Para nós, jogadores no papel de acólitos da Inquisição, a presença de Laarthyr introduz uma mecânica narrativa de alto risco. O conflito central gira em torno da pureza ideológica contra o pragmatismo tático. Você seguirá os dogmas do Império e purgará o xenos, ou aceitará a ajuda de um alienígena para navegar por perigos que nenhum humano compreende totalmente? Escolher o último caminho pode rotular seu personagem como um Radical, trazendo consequências severas dentro da hierarquia da Inquisição.

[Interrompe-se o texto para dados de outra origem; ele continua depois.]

==> harbor <==
// clock
module clock(
    input clk,
    input rst,
    input adjust, up, up_ten,
    input h24, world_clock,
    input usa, england, spain,
    input sw_stopwatch,
    input sw_timer,
    input sw_alarm_set,
    input btn_stp_start,
    input btn_stp_reset,
    input btn_alarm_toggle,
    input btn_alarm_stop,
    output [7:0] seg_data, seg_com, seg7,
    output am, pm,
    output led4, led6, led8, 
    output LCD_RS, LCD_RW, LCD_E,
    output [7:0] LCD_DATA,
    output [3:0] rgb_r,
    output piezo_out 
    );
    wire tick_1hz;
    wire [1:0] adjust_mode;
    wire [3:0] cur_h_ten, cur_h_one, cur_m_ten, cur_m_one, cur_s_ten, cur_s_one;
    wire [3:0] disp_h_ten, disp_h_one; 
    wire [3:0] stp_m10, stp_m1, stp_s10, stp_s1, stp_ms10, stp_ms1;
    wire [3:0] stp_run_m10, stp_run_m1, stp_run_s10, stp_run_s1, stp_run_ms10, stp_run_ms1;
    wire [3:0] stp_lap_m10, stp_lap_m1, stp_lap_s10, stp_lap_s1, stp_lap_ms10, stp_lap_ms1;
    wire [3:0] tm_m10, tm_m1, tm_s10, tm_s1;
    wire [3:0] tm_set_m10, tm_set_m1, tm_set_s10, tm_set_s1;
  ...
make LEC_CHECK=0 ABC_AREA=1 CAP_MARGIN=20 CORE_MARGIN=2 CORE_UTILIZATION=72 CTS_CLUSTER_DIAMETER=206 CTS_CLUSTER_SIZE=14 PLACE_DENSITY_LB_ADDON=0.27 SETUP_SLACK_MARGIN=2.39 SLEW_MARGIN=20 TNS_END_PERCENT=80 finish   # period 14.0 ns
run.sh (not shown) runs the stock make flow with config.mk's settings and CLKGATE_MAP_FILE=.
==> inputs of cedar, as changes to harbor <==
==> flow/config.mk (replaced) <==
export PLATFORM = sky130hd
export DESIGN_NAME = clock
export DESIGN_NICKNAME = clock
export VERILOG_FILES = /design/flow/design.v
export SDC_FILE = /design/flow/constraint.sdc
export NUM_CORES = 4
export LEC_CHECK = 0
export CAP_MARGIN = 20
export CORE_MARGIN = 2
export CORE_UTILIZATION = 40
export SLEW_MARGIN = 20
==> flow/constraint.sdc (replaced) <==
create_clock -name core_clock -period 18.6 [get_ports {clk}]
set_input_delay 3.7200 -clock core_clock [delete_from_list [all_inputs] [get_ports {clk}]]
set_output_delay 3.7200 -clock core_clock [all_outputs]
set_load 0.01 [all_outputs]
==> inputs of tundra, as changes to harbor <==
==> flow/config.mk (replaced) <==
export PLATFORM = sky130hd
export DESIGN_NAME = clock
export DESIGN_NICKNAME = clock
export VERILOG_FILES = /design/flow/design.v
export SDC_FILE = /design/flow/constraint.sdc
export NUM_CORES = 4
export LEC_CHECK = 0
export CAP_MARGIN = 20
export CORE_MARGIN = 2
export CORE_UTILIZATION = 65
export SLEW_MARGIN = 20
==> flow/constraint.sdc (replaced) <==
create_clock -name core_clock -period 13.7 [get_ports {clk}]
set_input_delay 2.7400 -clock core_clock [delete_from_list [all_inputs] [get_ports {clk}]]
set_output_delay 2.7400 -clock core_clock [all_outputs]
set_load 0.01 [all_outputs]
==> impl_metrics.csv <==
group,metric,value,unit
outcome,status,"complete, but fails checks",
outcome,violations,"setup timing",
route,drt_iter0_markers,4869,
route,diodes,3,
global_route,grt_pass1_vias,23200,
timing,fin_ws,-0.512,ns
worst_setup_path,crit_path_frequent_cell,"nand2_4",
final_layout,clock_area_share,3.06,%
timing,setup_viol,7,
the above is filed under harbor
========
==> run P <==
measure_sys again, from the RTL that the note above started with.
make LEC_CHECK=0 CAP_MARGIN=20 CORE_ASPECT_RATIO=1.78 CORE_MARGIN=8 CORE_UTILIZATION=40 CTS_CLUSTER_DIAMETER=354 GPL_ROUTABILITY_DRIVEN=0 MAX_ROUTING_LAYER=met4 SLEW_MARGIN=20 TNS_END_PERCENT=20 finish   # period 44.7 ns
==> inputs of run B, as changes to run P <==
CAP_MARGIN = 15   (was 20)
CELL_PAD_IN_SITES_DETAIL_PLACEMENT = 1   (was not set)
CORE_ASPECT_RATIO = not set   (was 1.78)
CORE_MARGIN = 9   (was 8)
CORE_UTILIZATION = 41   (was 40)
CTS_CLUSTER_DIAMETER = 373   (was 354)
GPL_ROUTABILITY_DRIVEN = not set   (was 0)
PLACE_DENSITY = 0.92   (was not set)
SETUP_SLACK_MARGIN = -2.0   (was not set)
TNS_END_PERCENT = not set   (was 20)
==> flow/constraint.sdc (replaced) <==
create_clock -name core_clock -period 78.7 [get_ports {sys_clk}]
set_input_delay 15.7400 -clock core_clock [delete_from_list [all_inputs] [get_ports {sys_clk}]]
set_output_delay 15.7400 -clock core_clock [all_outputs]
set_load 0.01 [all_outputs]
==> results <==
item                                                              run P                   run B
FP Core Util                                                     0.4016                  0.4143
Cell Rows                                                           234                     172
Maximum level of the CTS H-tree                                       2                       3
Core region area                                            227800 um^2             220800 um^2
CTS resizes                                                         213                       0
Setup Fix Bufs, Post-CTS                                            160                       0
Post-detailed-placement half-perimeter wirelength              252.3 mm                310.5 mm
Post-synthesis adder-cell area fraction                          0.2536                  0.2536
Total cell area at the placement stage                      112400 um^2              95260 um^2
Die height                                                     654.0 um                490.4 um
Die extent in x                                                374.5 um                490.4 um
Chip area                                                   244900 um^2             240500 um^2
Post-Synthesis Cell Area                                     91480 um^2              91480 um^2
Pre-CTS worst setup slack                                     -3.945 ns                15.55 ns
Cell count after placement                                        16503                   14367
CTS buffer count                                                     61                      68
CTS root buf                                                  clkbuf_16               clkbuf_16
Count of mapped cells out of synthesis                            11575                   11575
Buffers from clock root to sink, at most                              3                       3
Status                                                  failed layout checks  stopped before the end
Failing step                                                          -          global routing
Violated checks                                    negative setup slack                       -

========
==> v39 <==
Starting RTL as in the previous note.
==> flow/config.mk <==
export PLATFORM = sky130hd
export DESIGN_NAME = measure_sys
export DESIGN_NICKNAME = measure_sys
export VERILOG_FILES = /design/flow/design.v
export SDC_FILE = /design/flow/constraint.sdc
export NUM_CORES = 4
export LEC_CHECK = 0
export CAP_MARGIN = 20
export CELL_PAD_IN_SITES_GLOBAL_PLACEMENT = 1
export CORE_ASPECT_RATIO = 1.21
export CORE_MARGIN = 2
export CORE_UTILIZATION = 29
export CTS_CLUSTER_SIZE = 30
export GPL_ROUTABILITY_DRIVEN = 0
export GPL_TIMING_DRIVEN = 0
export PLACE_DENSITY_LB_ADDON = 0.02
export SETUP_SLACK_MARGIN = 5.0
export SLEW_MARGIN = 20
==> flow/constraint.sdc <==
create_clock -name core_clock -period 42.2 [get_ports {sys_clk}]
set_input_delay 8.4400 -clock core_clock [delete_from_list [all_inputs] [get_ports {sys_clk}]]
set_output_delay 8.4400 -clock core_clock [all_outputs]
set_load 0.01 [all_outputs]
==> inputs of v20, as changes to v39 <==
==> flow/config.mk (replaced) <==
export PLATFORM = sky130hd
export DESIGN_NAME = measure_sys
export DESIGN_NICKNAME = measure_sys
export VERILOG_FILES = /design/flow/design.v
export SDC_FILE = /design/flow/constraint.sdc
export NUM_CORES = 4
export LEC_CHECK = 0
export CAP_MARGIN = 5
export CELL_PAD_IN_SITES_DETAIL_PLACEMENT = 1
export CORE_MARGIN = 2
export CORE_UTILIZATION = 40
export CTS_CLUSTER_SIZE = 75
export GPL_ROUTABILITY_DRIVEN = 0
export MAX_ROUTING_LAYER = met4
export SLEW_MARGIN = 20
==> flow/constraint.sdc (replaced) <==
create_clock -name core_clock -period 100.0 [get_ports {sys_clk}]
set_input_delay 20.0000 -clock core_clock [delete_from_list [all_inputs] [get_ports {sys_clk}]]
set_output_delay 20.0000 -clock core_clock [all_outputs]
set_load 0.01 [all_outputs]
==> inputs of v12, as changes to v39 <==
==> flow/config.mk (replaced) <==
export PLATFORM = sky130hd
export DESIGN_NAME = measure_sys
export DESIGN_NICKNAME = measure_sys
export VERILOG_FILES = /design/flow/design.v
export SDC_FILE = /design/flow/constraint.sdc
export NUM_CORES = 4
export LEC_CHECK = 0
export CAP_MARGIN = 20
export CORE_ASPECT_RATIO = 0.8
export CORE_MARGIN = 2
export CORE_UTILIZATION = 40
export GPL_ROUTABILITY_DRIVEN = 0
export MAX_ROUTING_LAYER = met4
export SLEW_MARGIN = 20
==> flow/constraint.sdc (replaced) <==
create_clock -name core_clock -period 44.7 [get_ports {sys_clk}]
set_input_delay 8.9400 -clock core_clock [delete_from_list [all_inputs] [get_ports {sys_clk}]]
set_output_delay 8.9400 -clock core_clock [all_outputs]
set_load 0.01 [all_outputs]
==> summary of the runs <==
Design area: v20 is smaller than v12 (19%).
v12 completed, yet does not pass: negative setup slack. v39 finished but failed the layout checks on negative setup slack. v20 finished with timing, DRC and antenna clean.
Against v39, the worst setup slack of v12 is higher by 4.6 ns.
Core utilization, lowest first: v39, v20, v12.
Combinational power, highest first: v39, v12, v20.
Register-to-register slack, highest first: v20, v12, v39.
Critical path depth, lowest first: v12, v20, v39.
==> branch quartz: inputs <==
## battle_ship
module battle_ship(
      input wire clk,			 
      input wire clr,
      input wire btnU,
      input wire btnD,
      input wire btnR,
      input wire btnL,
      input wire sel,
	    input sw,
      output wire [2:0] red,	 
      output wire [2:0] green,   
      output wire [1:0] blue,	     
      output wire [3:0] an,
      output wire [7:0] seg,
      output wire hsync,		 
      output wire vsync			 
	);
	wire clock_4Hz = clk;
	wire clock_25Mhz = clk;
	wire turn;
	wire phase;
  wire finish;
	wire [27: 0] pships;
	wire [27: 0] cships;
  wire [27: 0] c_curr_guess;
  wire [27: 0] p_curr_guess;
	assign cships = 28'b1000000100010000000000010000;
	wire db_btnR;
	wire db_btnL;
	wire db_btnU;
	wire db_btnD;
	wire db_btnSel;
	wire db_btnRst;
	debouncer db_r(
    .clk (clock_4Hz),
		.rst (clr),
    .btn_in (btnR),
    .btn_out (db_btnR)
	);
	debouncer db_l(
		.clk (clock_4Hz),
		.rst (clr),
		.btn_in (btnL),
		.btn_out (db_btnL)
	);
	debouncer db_u(
		.clk (clock_4Hz),
		.rst (clr),
		.btn_in (btnU),
		.btn_out (db_btnU)
	);
	debouncer db_d(
		.clk (clock_4Hz),
		.rst (clr),
  ...
export LEC_CHECK = 0
export ABC_AREA = 1
export CAP_MARGIN = 20
export CELL_PAD_IN_SITES_GLOBAL_PLACEMENT = 0
export CORE_ASPECT_RATIO = 1.64
export CORE_MARGIN = 2
export CORE_UTILIZATION = 70
export CTS_CLUSTER_DIAMETER = 222
export CTS_CLUSTER_SIZE = 23
export PLACE_DENSITY_LB_ADDON = 0.14
export SETUP_SLACK_MARGIN = -0.0
export SLEW_MARGIN = 20
export TNS_END_PERCENT = 85
create_clock -name core_clock -period 3.52 [get_ports {clk}]
run.sh (not shown) runs the stock make flow with config.mk's settings and CLKGATE_MAP_FILE=.
==> branch onyx: changes against branch quartz <==
Settings changed: CELL_PAD_IN_SITES_GLOBAL_PLACEMENT 0 to unset, CORE_ASPECT_RATIO 1.64 to unset, CORE_UTILIZATION 70 to 72, CTS_CLUSTER_DIAMETER 222 to unset, CTS_CLUSTER_SIZE 23 to unset, PLACE_DENSITY_LB_ADDON 0.14 to unset, SETUP_SLACK_MARGIN -0.0 to unset, TNS_END_PERCENT 85 to 15.
==> flow/constraint.sdc (replaced) <==
create_clock -name core_clock -period 13.4 [get_ports {clk}]
set_input_delay 2.6800 -clock core_clock [delete_from_list [all_inputs] [get_ports {clk}]]
set_output_delay 2.6800 -clock core_clock [all_outputs]
set_load 0.01 [all_outputs]
==> run notes <==
Quick summary of the implementation run below.

Prior to clock tree synthesis, the placed netlist has a worst setup slack of roughly 7.6 ns. The instance area at placement is 0.0143 mm². The non-clock buffer total of the final layout is 37. The flow ran to the end and the layout has no timing, DRC or antenna violations. According to the floorplan log, the row count is around 50. The period utilization is 0.452. The die outline area is 0.0204 mm². The initial cell density of the core came out at 0.736.

The total number of multi-input combinational cells came out at ~1,500. After synthesis, the mean cell area works out to 6.33 µm². The met1 layer wirelength in the final routing is around 17,000 µm.

The instance count after placement with tap cells included is 2,428. The die is ~140 µm wide. The filler cell count came out at 1,339.
the above is filed under branch onyx
// top_module
module top_module(
    input  wire        clkr,
    input  wire        rst,
    input  wire        rxr,
    input  wire [4:0]  btnr,
    output wire        spr,
    output wire [7:0]  hr,
    output wire [7:0]  mr,
    output wire [4:0]  date,
    output wire [4:0]  month,
    output wire [7:0]  year,
    output wire [6:0]  seg,
    output wire [3:0]  an,
    output wire        dp
);
For scale: about 1500 cells after synthesis, ~160 flip-flops, ~9900 um^2 of cells after synthesis.
clock: 5.18 ns
lec_check: 0
abc_area: 1
cap_margin: 20
cell_pad_in_sites_global_placement: 0
core_margin: 2
core_utilization: 70
gpl_routability_driven: 1
gpl_timing_driven: 1
hold_slack_margin: -0.09
place_density: 0.77
slew_margin: 25
tns_end_percent: 60
run.sh (not shown) runs the stock make flow with config.mk's settings and CLKGATE_MAP_FILE=.
The first run produced a layout that fails on setup timing.
Change:
Settings changed: ABC_AREA 1 to 0, PLACE_DENSITY 0.77 to default.
Clock period 5.18 ns to 5.94 ns, I/O delays scaled along.
What happened: The new run finished but fails on setup timing. Final area shrinks by 3.8%. Clock power shrinks by 22%. Routed wire length fell by about 27%. Setup slack is better by 2000 ps.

A narrativa destaca o contraste gritante entre a visão de mundo das duas facções. Enquanto o Império de Warhammer 40,000: Dark Heresy trata a vida humana como um recurso descartável para o Deus-Imperador, Laarthyr e seus companheiros Aeldari valorizam cada alma individual com um desespero quase religioso. Essa dinâmica promete enriquecer as investigações e o desenvolvimento de builds focadas em diplomacia ou purificação implacável.